• [Extracted data entries]
· · · · ·
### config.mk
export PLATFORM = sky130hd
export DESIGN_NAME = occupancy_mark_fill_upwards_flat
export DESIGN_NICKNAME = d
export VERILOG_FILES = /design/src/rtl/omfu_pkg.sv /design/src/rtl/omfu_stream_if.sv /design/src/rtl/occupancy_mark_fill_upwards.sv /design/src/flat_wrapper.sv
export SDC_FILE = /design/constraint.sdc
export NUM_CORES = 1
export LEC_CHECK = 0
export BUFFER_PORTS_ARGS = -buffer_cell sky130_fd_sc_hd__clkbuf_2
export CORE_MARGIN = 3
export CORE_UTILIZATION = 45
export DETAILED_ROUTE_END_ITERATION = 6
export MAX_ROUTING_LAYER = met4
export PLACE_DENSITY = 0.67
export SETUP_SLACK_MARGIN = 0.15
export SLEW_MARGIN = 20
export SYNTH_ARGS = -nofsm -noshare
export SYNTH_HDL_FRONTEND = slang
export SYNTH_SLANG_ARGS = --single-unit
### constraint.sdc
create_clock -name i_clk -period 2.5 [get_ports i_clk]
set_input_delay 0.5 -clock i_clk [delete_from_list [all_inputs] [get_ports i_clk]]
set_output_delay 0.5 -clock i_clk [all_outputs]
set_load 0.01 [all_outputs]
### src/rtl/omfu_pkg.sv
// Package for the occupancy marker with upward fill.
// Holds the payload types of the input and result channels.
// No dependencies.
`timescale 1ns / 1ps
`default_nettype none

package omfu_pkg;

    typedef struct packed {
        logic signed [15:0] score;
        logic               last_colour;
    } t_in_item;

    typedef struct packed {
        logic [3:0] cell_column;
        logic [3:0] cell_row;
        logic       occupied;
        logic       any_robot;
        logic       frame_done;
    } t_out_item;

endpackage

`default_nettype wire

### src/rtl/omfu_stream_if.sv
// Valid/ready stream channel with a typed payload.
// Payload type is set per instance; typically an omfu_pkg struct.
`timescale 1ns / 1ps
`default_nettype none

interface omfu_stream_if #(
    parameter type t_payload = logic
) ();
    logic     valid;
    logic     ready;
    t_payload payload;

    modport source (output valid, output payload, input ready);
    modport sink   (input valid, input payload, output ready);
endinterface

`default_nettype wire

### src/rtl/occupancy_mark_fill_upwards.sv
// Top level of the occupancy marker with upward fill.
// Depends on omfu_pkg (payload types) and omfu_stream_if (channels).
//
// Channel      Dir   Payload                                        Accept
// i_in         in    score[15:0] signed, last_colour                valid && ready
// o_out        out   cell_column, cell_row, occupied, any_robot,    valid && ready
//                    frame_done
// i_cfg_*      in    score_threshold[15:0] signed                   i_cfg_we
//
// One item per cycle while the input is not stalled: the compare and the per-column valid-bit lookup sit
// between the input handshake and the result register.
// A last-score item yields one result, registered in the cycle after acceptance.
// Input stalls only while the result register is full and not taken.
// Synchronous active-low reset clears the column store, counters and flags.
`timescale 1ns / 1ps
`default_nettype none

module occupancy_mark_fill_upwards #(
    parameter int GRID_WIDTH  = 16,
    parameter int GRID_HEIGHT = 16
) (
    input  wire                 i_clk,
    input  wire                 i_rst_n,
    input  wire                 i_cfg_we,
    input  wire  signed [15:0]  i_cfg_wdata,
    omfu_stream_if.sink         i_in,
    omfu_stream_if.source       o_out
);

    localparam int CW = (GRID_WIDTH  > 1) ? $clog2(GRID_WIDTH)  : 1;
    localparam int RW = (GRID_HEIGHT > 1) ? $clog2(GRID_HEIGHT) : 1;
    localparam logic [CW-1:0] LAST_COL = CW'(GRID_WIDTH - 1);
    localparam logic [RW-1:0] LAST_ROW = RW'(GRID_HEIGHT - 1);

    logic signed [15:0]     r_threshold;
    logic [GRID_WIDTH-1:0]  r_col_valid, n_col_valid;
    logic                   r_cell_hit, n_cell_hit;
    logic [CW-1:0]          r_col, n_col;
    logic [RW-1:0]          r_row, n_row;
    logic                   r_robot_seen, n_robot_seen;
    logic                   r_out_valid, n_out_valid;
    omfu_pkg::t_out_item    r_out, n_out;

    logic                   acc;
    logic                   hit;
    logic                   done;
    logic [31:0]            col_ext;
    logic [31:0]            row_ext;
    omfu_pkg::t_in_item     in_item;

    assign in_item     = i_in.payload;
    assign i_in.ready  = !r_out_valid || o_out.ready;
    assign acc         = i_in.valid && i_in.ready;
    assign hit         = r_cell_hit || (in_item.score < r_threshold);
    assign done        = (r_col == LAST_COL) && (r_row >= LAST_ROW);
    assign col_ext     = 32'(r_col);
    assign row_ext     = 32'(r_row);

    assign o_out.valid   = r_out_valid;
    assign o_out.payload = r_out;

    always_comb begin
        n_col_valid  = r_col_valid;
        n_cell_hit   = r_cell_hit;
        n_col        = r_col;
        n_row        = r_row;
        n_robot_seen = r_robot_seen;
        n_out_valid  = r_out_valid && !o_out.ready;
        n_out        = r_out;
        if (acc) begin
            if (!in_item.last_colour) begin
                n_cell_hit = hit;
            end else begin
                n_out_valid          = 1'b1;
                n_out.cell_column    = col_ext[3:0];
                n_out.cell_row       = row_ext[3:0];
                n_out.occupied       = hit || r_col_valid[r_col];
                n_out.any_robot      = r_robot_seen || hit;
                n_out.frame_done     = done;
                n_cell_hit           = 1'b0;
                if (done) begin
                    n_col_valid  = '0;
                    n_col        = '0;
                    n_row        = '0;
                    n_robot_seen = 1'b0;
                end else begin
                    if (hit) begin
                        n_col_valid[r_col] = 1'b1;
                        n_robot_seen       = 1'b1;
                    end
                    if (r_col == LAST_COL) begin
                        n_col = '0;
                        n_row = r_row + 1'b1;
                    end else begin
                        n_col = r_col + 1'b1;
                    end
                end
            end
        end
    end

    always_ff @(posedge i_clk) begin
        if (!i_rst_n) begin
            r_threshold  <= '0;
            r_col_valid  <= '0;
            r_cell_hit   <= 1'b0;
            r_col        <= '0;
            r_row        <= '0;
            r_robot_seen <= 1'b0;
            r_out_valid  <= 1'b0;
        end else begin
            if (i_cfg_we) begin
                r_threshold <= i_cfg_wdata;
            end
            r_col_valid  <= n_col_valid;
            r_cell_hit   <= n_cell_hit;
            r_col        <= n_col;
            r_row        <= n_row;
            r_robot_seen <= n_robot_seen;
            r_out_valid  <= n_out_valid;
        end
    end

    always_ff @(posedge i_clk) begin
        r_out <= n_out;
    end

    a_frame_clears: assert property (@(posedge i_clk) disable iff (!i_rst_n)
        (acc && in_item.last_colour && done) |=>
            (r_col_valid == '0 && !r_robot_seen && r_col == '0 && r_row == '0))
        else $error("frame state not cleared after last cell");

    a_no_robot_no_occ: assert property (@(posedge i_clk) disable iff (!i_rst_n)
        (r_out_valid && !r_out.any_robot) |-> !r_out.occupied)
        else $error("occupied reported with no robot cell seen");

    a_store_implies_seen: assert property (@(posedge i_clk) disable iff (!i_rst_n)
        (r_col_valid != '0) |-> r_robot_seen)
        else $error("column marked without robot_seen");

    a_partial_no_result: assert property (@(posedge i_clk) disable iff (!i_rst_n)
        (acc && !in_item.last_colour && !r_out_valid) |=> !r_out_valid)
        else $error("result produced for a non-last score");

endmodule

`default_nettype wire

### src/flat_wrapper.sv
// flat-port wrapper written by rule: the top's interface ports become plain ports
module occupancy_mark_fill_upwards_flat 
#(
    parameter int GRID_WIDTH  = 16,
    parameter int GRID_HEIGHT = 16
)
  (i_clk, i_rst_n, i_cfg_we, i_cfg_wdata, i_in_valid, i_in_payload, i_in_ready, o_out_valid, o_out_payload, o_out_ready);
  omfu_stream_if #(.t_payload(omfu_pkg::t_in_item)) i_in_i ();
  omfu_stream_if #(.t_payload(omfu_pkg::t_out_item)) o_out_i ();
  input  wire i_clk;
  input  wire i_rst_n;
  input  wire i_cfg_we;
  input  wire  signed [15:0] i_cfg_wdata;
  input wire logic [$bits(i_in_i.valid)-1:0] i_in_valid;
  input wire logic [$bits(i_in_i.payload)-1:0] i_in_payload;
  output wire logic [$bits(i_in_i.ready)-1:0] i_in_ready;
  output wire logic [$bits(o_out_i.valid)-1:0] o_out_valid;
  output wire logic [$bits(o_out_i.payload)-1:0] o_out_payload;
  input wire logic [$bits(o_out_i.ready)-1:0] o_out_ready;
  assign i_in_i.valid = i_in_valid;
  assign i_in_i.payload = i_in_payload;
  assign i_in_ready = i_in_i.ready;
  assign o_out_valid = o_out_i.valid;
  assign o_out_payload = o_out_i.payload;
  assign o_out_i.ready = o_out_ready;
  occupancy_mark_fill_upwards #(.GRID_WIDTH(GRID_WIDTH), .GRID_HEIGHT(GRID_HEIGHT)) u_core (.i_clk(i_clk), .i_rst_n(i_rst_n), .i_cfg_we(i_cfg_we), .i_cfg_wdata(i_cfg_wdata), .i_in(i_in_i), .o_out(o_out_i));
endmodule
· · · · ·
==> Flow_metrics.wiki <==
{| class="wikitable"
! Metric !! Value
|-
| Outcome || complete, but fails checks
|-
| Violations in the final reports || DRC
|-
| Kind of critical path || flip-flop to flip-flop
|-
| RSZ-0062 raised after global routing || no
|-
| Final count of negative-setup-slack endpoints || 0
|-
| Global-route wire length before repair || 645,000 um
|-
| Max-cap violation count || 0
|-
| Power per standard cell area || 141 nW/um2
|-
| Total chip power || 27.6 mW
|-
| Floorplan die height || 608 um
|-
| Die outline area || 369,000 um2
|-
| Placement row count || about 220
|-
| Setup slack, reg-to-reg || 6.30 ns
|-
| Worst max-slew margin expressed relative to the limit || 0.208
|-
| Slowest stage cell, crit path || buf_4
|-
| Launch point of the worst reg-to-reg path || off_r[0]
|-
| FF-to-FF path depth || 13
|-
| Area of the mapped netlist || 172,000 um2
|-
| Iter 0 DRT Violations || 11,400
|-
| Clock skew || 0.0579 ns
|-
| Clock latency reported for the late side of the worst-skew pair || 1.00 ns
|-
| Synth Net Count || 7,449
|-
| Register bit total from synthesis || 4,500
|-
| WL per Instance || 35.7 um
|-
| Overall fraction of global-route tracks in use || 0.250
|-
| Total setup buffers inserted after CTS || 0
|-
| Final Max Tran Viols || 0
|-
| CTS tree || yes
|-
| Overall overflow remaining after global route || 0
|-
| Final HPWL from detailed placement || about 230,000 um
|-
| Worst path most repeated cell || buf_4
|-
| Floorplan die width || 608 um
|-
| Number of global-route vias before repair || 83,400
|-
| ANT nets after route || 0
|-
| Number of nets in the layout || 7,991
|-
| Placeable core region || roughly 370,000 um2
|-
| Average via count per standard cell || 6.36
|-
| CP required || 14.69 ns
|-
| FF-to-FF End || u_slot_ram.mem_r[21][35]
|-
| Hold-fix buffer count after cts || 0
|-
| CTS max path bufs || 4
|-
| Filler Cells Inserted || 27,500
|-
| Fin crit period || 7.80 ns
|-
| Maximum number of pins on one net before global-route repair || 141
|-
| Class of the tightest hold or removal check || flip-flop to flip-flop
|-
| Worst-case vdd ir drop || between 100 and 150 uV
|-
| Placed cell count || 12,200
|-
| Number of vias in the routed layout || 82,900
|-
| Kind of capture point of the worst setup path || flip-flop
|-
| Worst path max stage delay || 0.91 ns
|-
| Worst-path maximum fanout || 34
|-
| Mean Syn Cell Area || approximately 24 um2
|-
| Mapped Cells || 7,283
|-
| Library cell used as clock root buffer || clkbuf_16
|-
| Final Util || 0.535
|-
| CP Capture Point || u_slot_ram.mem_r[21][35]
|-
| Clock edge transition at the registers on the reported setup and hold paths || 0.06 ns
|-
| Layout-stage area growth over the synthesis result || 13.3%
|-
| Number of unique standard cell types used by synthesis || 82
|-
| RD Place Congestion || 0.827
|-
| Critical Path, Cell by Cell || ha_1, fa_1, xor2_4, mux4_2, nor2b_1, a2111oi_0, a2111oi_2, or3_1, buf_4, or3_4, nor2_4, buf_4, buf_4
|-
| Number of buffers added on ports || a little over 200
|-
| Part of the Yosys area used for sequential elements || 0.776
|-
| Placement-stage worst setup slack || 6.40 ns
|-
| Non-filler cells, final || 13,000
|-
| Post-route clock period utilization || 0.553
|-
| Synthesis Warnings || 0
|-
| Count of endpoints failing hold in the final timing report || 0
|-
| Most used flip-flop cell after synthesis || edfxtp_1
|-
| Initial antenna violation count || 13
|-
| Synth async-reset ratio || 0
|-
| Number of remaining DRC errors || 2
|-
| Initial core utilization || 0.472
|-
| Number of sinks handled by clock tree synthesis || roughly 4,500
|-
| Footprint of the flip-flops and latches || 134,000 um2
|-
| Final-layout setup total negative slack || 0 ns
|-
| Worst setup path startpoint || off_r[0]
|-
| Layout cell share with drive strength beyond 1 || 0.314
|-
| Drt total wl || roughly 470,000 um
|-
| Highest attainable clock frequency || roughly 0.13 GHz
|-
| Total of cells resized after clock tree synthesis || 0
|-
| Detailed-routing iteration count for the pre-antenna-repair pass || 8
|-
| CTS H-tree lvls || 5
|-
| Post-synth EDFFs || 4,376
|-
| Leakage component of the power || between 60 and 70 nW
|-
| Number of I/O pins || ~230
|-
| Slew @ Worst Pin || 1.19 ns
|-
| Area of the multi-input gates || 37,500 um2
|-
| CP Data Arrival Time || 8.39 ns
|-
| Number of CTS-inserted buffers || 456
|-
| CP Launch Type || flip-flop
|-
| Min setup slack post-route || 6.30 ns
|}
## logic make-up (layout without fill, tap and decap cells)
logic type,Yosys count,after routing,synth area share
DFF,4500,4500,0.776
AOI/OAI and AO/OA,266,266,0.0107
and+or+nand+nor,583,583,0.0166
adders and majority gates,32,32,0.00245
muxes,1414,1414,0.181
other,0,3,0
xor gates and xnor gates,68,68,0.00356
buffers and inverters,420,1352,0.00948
· · · · ·
• [What is needed] The answer should be one number, the count of lines above that contain "gates".

• [Output for this task] 3